Белевский отклонился назад. Мне самому не хочется признавать очевидное, и винить КГБ тоже нельзя. Это их работа.
— Самое удивительное, Саша, что нам удалось малым составом и титаническими усилиями предотвратить катастрофу и без самопожертвования. А именно это и было заложено в операцию. Но это моё субъективное мнение отдельно взятого человека.
В дверь каюты постучались. К нам заглянул Витя и позвал нас.
— Вертолёты прилетели. Старшие говорят грузиться.
Вышли на взлётную палубу и сразу получили приятный сюрприз. Авиагруппа Реброва в полном составе выстроилась напротив своих самолётов. Наш техсостав уже начал прощаться с коллегами, давая им напутствие.
Два вертолёта Ми-8 и два Ка-27 уже были готовы запускаться, чтобы доставить нас в Триполи. Пётр и Фёдор, едва скрывая недовольство, стояли рядом с винтокрылыми машинами, держа руки сложенными на груди.
— Так, Родин! Думал улететь без прощального пенделя от своего комэска? — обнял меня Ребров, когда я подошёл к авиагруппе.
Разумеется, военные техники, инженеры и лётчики, с которыми столько всего мы прошли за это время, ценят наш труд. Объятий Борзова и Ветрова я тоже не избежал. Эти два гаврика меня чуть ли не на руках решили пронести.
— Всё-всё! Успокаиваемся. Вы себя только держите в узде. В воздухе не хулиганьте, — предупредил я парней.
— Спасибо вам, Сергей Сергеевич! Вы как ангел-хранитель нашего полка, — сказал Паша Ветров.
— Брось ты. У меня крыльев нет, — улыбнулся я.

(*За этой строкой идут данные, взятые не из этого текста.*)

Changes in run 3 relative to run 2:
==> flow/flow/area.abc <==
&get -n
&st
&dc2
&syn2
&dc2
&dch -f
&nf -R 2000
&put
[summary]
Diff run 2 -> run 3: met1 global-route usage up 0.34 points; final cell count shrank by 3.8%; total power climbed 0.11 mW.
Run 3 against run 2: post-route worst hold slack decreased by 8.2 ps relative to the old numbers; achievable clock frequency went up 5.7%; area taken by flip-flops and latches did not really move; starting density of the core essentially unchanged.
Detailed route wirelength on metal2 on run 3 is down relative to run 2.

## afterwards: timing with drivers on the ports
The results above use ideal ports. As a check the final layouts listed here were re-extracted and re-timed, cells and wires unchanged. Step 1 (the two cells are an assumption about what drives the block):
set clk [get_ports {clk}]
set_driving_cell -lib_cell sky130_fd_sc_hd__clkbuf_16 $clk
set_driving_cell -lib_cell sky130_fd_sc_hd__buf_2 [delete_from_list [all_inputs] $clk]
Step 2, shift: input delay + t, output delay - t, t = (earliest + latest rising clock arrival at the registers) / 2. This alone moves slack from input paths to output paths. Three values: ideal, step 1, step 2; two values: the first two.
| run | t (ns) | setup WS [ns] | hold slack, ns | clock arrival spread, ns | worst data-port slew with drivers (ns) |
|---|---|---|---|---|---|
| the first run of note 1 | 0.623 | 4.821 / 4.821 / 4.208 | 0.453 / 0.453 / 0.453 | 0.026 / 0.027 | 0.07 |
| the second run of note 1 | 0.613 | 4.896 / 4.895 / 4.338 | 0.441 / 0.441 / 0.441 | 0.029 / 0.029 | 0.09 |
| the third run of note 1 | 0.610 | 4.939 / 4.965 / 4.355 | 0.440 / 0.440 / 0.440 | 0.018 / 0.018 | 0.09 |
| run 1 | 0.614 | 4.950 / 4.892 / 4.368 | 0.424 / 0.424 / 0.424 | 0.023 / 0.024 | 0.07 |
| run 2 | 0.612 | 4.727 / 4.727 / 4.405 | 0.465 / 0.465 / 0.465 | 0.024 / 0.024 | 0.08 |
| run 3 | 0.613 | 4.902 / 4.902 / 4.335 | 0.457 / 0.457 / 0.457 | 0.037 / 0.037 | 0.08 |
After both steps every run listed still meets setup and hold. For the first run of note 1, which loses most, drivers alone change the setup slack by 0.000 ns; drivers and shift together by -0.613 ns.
Background: an optimization exercise with open tools, aiming at small area, a short achievable clock period and few clock cycles. Do not read the settings as production practice.
RTL that was checked went through simulation tests only; none was proved equivalent to the original.
The RTL of runs 1, 4 and 5 was laid out without a check of its function.
Power figures rest on the tool's default switching activity, not on a simulated workload.

<file path="flow/config.mk">
export PLATFORM = sky130hd
export DESIGN_NAME = ook_rx
export DESIGN_NICKNAME = ook_rx
export VERILOG_FILES = /design/flow/design.v
export SDC_FILE = /design/flow/constraint.sdc
export NUM_CORES = 4
export LEC_CHECK = 0
export CAP_MARGIN = 20
export CORE_MARGIN = 2
export CORE_UTILIZATION = 40
export PLACE_DENSITY = 0.6
export SETUP_SLACK_MARGIN = 5
export SLEW_MARGIN = 20
</file>
<file path="flow/constraint.sdc">
create_clock -name core_clock -period 15.0 [get_ports {clk}]
set_input_delay 3.0000 -clock core_clock [delete_from_list [all_inputs] [get_ports {clk}]]
set_output_delay 3.0000 -clock core_clock [all_outputs]
set_load 0.01 [all_outputs]
</file>
This is an optimization exercise on Yosys and OpenROAD, whose aim is small area, not a production implementation. Function was not checked in any run shown here: the RTL went through the layout flow alone. No activity file was given, so power comes from the tool's default toggle rates.

`flow/design.v`:
```
module ca_core (
    input  wire        clk,
    input  wire        rst,           
    output wire        imem_re,
    output wire [9:0]  imem_addr,
    input  wire [15:0] imem_rdata,
    output wire        dmem_re,
    output wire        dmem_we,
    output wire [15:0] dmem_addr,
    output wire [7:0]  dmem_wdata,
    input  wire [7:0]  dmem_rdata,
    output wire        halted,
    output wire        fault,
    output wire [15:0] fault_pc,
    output wire [15:0] fault_word,
    output wire        eff_valid,
    output wire [15:0] eff_pc,
    output wire        eff_reg_we,
    output wire [5:0]  eff_reg_idx,
    output wire [7:0]  eff_reg_val,
    output wire        eff_mem_we,
    output wire [10:0] eff_mem_addr,
    output wire [7:0]  eff_mem_val,
    output wire        eff_redirect,
    output wire [15:0] eff_target,
    output wire [4:0]  eff_sreg,
    output wire [4:0]  obs_sreg
);
    reg  [255:0] ring0;           
    reg  [255:0] ring1;           
    reg  [4:0]   cnt;             
    reg          clr;             
    reg  [9:0]   pc;
    reg          ovf;             
    reg          bvalid;          
    reg  [7:0]   breg;
    reg          rs5_q;           
    reg          sar_q;           
    reg          sr_z, sr_n, sr_c, sr_v, sr_s;
    wire [15:0] w  = imem_rdata;
    wire [3:0]  op = w[15:12];
    wire [5:0]  rs = w[11:6];
    wire [5:0]  lo = w[5:0];
    wire op_add  = (op == 4'd0);
    wire op_sub  = (op == 4'd1);
    wire op_mul  = (op == 4'd2);
    wire op_movi = (op == 4'd3);
    wire op_beqz = (op == 4'd4);
    wire op_andi = (op == 4'd5);
    wire op_eor  = (op == 4'd6);
    wire op_br   = (op == 4'd7);
    wire op_sal  = (op == 4'd8);
    wire op_sar  = (op == 4'd9);
    wire op_ldr  = (op == 4'd10);
    wire op_str  = (op == 4'd11);
    wire rfmt    = op_add | op_sub | op_mul | op_eor | op_br;
    wire invalid = op[3] & op[2];
    wire endw    = (w == 16'h0000);
    wire [7:0] h0 = clr ? 8'h00 : ring0[7:0];
    wire [7:0] h1 = clr ? 8'h00 : ring1[7:0];
    wire [7:0] a     = rs5_q ? h1 : h0;
    wire [7:0] bhead = lo[5] ? h1 : h0;
    wire       rs_hit = (cnt == rs[4:0]);
    wire       rt_hit = (cnt == lo[4:0]);
    wire       shift  = op_sal | op_sar;
    wire       big    = lo[5] | lo[4] | lo[3];
    wire [7:0] onehot = big ? 8'h00 : (8'h01 << lo[2:0]);
    wire [7:0] bsrc   = rfmt ? (bhead ^ {8{op_sub}}) : shift ? onehot : {lo[5], lo[5], lo};
    wire       bready = !rfmt || rt_hit;
    wire [7:0] b      = breg;
    wire exec = !ovf && !invalid && !endw && rs_hit && bvalid;
    wire [7:0] bx   = b;
    wire [8:0] ac;
    wire [8:0] sum;
    assign ac[0] = op_sub;
    genvar ga;
    generate for (ga = 0; ga < 8; ga = ga + 1) begin : g_add
        assign sum[ga]   = a[ga] ^ bx[ga] ^ ac[ga];
        assign ac[ga + 1] = (a[ga] & bx[ga]) | (ac[ga] & (a[ga] ^ bx[ga]));
    end endgenerate
    assign sum[8] = ac[8];
    wire [7:0] arev  = {a[0], a[1], a[2], a[3], a[4], a[5], a[6], a[7]};
    wire [7:0] fill  = big ? 8'hff : (8'h01 << lo[2:0]) - 8'h01;
    wire [7:0] mx    = sar_q ? arev : a;
    wire [7:0] acc [0:7];
    assign acc[0] = mx & {8{b[0]}};
    genvar gj, gk;
    generate for (gj = 1; gj < 8; gj = gj + 1) begin : g_row
        wire [8:0] c;
        assign c[gj] = 1'b0;
        for (gk = 0; gk < 8; gk = gk + 1) begin : g_col
            if (gk < gj) begin : g_keep
                assign acc[gj][gk] = acc[gj-1][gk];
            end else begin : g_add
                wire x = acc[gj-1][gk];
                wire y = mx[gk-gj] & b[gj];
                assign acc[gj][gk] = x ^ y ^ c[gk];
                assign c[gk+1]     = (x & y) | (c[gk] & (x ^ y));
            end
        end
    end endgenerate
    wire [7:0] prod = acc[7];
    wire [7:0] prs   = prod | (fill & {8{a[7] & op_sar}});
    wire [7:0] srev  = {prs[0], prs[1], prs[2], prs[3], prs[4], prs[5], prs[6], prs[7]};
    reg [7:0] r;
    always @(*) begin
        case (op)
            4'd0, 4'd1: r = sum[7:0];
            4'd2, 4'd8: r = prod;
            4'd5:       r = a & b;
            4'd6:       r = a ^ b;
            4'd9:       r = srev;
            4'd10:      r = dmem_rdata;
            default:    r = b;
        endcase
    end
    wire wr_reg = op_add | op_sub | op_mul | op_movi | op_andi | op_eor |
                  op_sal | op_sar | op_ldr;
    wire wr_zn  = op_add | op_sub | op_mul | op_andi | op_eor | op_sal | op_sar;
    wire wr_cvs = op_add | op_sub;
    wire c_new = op_sub ? !sum[8] : sum[8];
    wire v_new = (a[7] == bx[7]) && (sum[7] != a[7]);
    wire new_z = wr_zn  ? (r == 8'h00)   : sr_z;
    wire new_n = wr_zn  ? r[7]           : sr_n;
    wire new_c = wr_cvs ? c_new          : sr_c;
    wire new_v = wr_cvs ? v_new          : sr_v;
    wire new_s = wr_cvs ? (r[7] ^ v_new) : sr_s;
    wire        taken_beqz = op_beqz && (a == 8'h00);
    wire [5:0]  offs = taken_beqz ? lo : 6'd0;
    wire        neg  = taken_beqz & lo[5];
    wire [16:0] ic;
    wire [15:0] inc;
    wire [15:0] ia = {6'd0, pc};
    wire [15:0] ib = {{10{neg}}, offs};
    assign ic[0] = 1'b1;
    genvar gi;
    generate for (gi = 0; gi < 16; gi = gi + 1) begin : g_inc
        assign inc[gi]    = ia[gi] ^ ib[gi] ^ ic[gi];
        assign ic[gi + 1] = (ia[gi] & ib[gi]) | (ic[gi] & (ia[gi] ^ ib[gi]));
    end endgenerate
    wire        redirect = taken_beqz | op_br;
    wire [15:0] target   = op_br ? {a, b} : inc;
    wire w0 = exec && wr_reg && !rs[5];
    wire w1 = exec && wr_reg &&  rs[5];
    always @(posedge clk) begin
        ring0 <= {(w0 ? r : h0), ring0[255:8]};
        ring1 <= {(w1 ? r : h1), ring1[255:8]};
        if (!bvalid)
            breg <= bsrc;
        rs5_q <= rs[5];
        sar_q <= op_sar;
        if (rst) begin
            cnt    <= 5'd0;
            clr    <= 1'b1;
            pc     <= 10'd0;
            ovf    <= 1'b0;
            bvalid <= 1'b0;
            sr_z   <= 1'b0;
            sr_n   <= 1'b0;
            sr_c   <= 1'b0;
            sr_v   <= 1'b0;
            sr_s   <= 1'b0;
        end else begin
            cnt <= cnt + 5'd1;
            if (cnt == 5'd31)
                clr <= 1'b0;
            bvalid <= !exec && (bvalid || bready);
            if (exec) begin
                sr_z <= new_z;
                sr_n <= new_n;
                sr_c <= new_c;
                sr_v <= new_v;
                sr_s <= new_s;
                pc   <= target[9:0];
                ovf  <= |target[15:10];
            end
        end
    end
    assign imem_re   = 1'b1;
    assign imem_addr = pc;
    assign dmem_re    = 1'b1;
    assign dmem_we    = exec && op_str;
    assign dmem_addr  = {{10{lo[5]}}, lo};
    assign dmem_wdata = a;
    assign halted     = ovf || endw;
    assign fault      = !ovf && invalid;
    assign fault_pc   = {6'd0, pc};
    assign fault_word = w;
    assign eff_valid    = exec;
    assign eff_pc       = {6'd0, pc};
    assign eff_reg_we   = wr_reg;
    assign eff_reg_idx  = rs;
    assign eff_reg_val  = r;
    assign eff_mem_we   = op_str && !lo[5];
    assign eff_mem_addr = {{5{lo[5]}}, lo};
    assign eff_mem_val  = a;
    assign eff_redirect = redirect;
    assign eff_target   = target;
    assign eff_sreg     = {new_c, new_v, new_n, new_s, new_z};
    assign obs_sreg = {sr_c, sr_v, sr_n, sr_s, sr_z};
endmodule
```
`flow/flow/run.sh`:
```
#!/bin/bash
# The standard layout (standard.sh) with these changes:
#  - synthesis is the standard synthesis except that ABC maps the logic
#    for area with flow/area.abc (flow/synth_area.tcl); registers are mapped
#    exactly as in the standard synthesis,
#  - the netlist's buffers are removed at floorplan (REMOVE_ABC_BUFFERS),
#  - ports are buffered with sky130_fd_sc_hd__buf_1,
#  - clock tree synthesis builds larger sink clusters and adds no dummy loads.
# Every tool's output goes to standard.log (ORFS keeps per-step logs too).
set -uo pipefail
here=$(pwd)
export BUFFER_PORTS_ARGS="-buffer_cell sky130_fd_sc_hd__buf_1"
export REMOVE_ABC_BUFFERS=1
export CTS_ARGS="-sink_clustering_enable -repair_clock_nets -dont_use_dummy_load -buf_list sky130_fd_sc_hd__clkbuf_16 -sink_clustering_size 30 -sink_clustering_max_diameter 100"
export AREA_ABC_SCRIPT="$here/flow/area.abc"
sed "s#SYNTH_SCRIPT=[^ ]*#SYNTH_SCRIPT=$here/flow/synth_area.tcl#" standard.sh > area_standard.sh
if ! grep -q "SYNTH_SCRIPT=$here/flow/synth_area.tcl" area_standard.sh; then
  echo "could not point standard.sh at flow/synth_area.tcl" >&2
  exit 1
fi
bash area_standard.sh > standard.log 2>&1
```
`flow/flow/area.abc`:
```
strash
dch -f
amap
```
`flow/flow/synth_area.tcl`:
```
# The standard synthesis (synth_recipe.tcl), except that ABC maps for
# area with the script in area.abc instead of ORFS's abc_area.script.
proc synth {args} { yosys synth -nofsm -noshare {*}$args }
proc abc {args} {
  set i [lsearch -exact $args -script]
  if {$i >= 0} {
    set args [lreplace $args $i [expr {$i + 1}] -script $::env(AREA_ABC_SCRIPT)]
  }
  yosys abc {*}$args
}
source $::env(SCRIPTS_DIR)/synth.tcl
# left out here: clear keep_hierarchy, flatten, clean up, hide names made inside functions, write 1_2_yosys.v
```
`flow/standard.sh`:
```
#!/bin/bash
# synth_recipe.tcl (not shown) runs the flow's synth.tcl, then flattens the netlist and writes it again
# the make line also repeats each setting of config.mk as NAME=value (left out here)
make -C /OpenROAD-flow-scripts/flow DESIGN_CONFIG=/design/flow/config.mk WORK_HOME=/design/flow/orfs CLKGATE_MAP_FILE= SYNTH_SCRIPT=/design/flow/synth_recipe.tcl "${@:-finish}"
```
`flow/config.mk`:
```
export PLATFORM = sky130hd
export DESIGN_NAME = ca_core
export DESIGN_NICKNAME = ca_core
export VERILOG_FILES = /design/flow/design.v
export SDC_FILE = /design/flow/constraint.sdc
export NUM_CORES = 4
export LEC_CHECK = 0
export ABC_AREA = 1
export CAP_MARGIN = 20
export CORE_MARGIN = 2
export CORE_UTILIZATION = 55
export GPL_TIMING_DRIVEN = 0
export SLEW_MARGIN = 20
```
`flow/constraint.sdc`:
```
create_clock -name core_clock -period 10.0 [get_ports {clk}]
set_input_delay 2.0000 -clock core_clock [delete_from_list [all_inputs] [get_ports {clk}]]
set_output_delay 2.0000 -clock core_clock [all_outputs]
set_load 0.01 [all_outputs]
```
==> reports/metrics.csv, run 1 <==
metric;value;unit
setup-violations-final;0;
vias_per_cell;4.99;
multi_input_area;0.00335;sq mm
cp_max_fo;10;
worst-slew-pin-transition;1060;ps
hold_violations;0;
final_nets;1350;
antenna_found_initial;1;
wl_per_cell;17.1;um
fmaxAchievable;103;MHz
dp_hpwl;18.6;mm
synth_cell_types;40;
wl;27.6;mm
fin_crit_sh;0.972;
synth_top_cell_area_share;0.720;
dr_total_vias;8047;
yosys.area.top_type;dfxtp_1;
cap_violations;0;
async_flop_share;0;
skew;54.2;ps
start_util;0.557;
relSlewSlack;0.284;
dieHeight;169;um
detail-route-antenna-nets;0;
ys_ff_latch;545;
syn_inst;1148;
ir_drop;136;uV
power.leakage;6.38;nW
cpMaxStageDelayCell;nor2_1;
yosysSeqAreaShare;0.736;
worstHoldStart;ring0[87];
grt_max_degree;31;
cp_cell_sequence;buf_1, nor2_1, clkinv_1, nor2_1, fa_1, fa_1, fa_1, clkinv_1, fa_1, fa_1, fa_1, clkinv_1, fa_1, a222oi_1, nand2_1, a211oi_1, o21ai_0, nor4_2, nand2_2, o21ai_2, buf_2;
cts_buffer_depth;3;
dp_slack;-1030;ps
cellPowerDensity;205;mW/mm^2
grt_pass1_wl;41.8;mm
timing.critical_path.mode_cell;fa_1;
worstPathRequired;8000;ps
drc_errors;0;
synth_edf_count;8;
yosysWarnings;1;
cts_tree;built;
rows;60;
core_region_area;0.0268;sq mm
clk_latency;540;ps
worst_setup_path_end_kind;output pin;
cts.sinks;545;
fp.dieW;169;um
cts_root_buf;clkbuf_16;
max_stage_delay;640;ps
gr-total-overflow;0;
start_kind;input pin;
crit_start;imem_rdata[15];
drive_gt1_frac;0.103;
synth.area.top_cells;dfxtp_1 72%, buf_4 5.1%, fa_1 4.3%;
whs;260;ps
cts-htree-levels;1;
port_buffers;161;
grt_pass1_vias;7299;
gp_congestion;0.906;
path_clk_slew;100;ps
stdcell_count;1614;
slew_violations;0;
track_usage;0.190;
cts_hold_buffers;0;
area_growth;10.7;%
synth_ff_type;dfxtp_1;
seq_area;0.0110;sq mm
dp_cells;1563;
post-route-cell-area;0.0165;sq mm
dpl_cell_area;0.0153;sq mm
status;timing/DRC/antenna clean;
synth_area;0.0149;sq mm
first_pass_iters;7;
arrival;7720;ps
avgSynthCellArea;13.0;sq um
fillers;2125;
min_period;9720;ps
min_path_type;reg2reg;
dieArea;0.0285;sq mm
worstReg2RegStart;clr;
pin_count;176;
crit_type;in2out;
fin_ws;284;ps
dr.first_iter.drc_count;485;
cts_buffers;23;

— Есть. Они у вас вместо рук, — добавил Гера, и двое молодых ребят меня крепко обняли.
Приятно, когда тебя так оценивают. Главное — не зазнаваться.
Традиционное фото на память начали подготавливать, когда все уже обнялись. Единственной угрозой были замечания Петра и Фёдора. Но здесь сыграл свою роль авторитет ещё одного человека.
В тот момент, когда Ребров уже собирался снять ботинок и швырнуть им в одного из комитетчиков, появился вице-адмирал Седов с командиром корабля.
— Вольфрамович, надень быстро сандаль. Не позорь Советский Флот! — рыкнул на него Валентин Егорович.
— Есть! — выпрямляясь ответил Ребров и вернул ботинок на место.
Командующий эскадрой оглядел всех суровым взглядом. Седов за время похода при мне ни разу не улыбнулся. Глыба!
Пётр и Фёдор что-то начали говорить, но пронзительный взгляд Валентина Егоровича прервал их речь.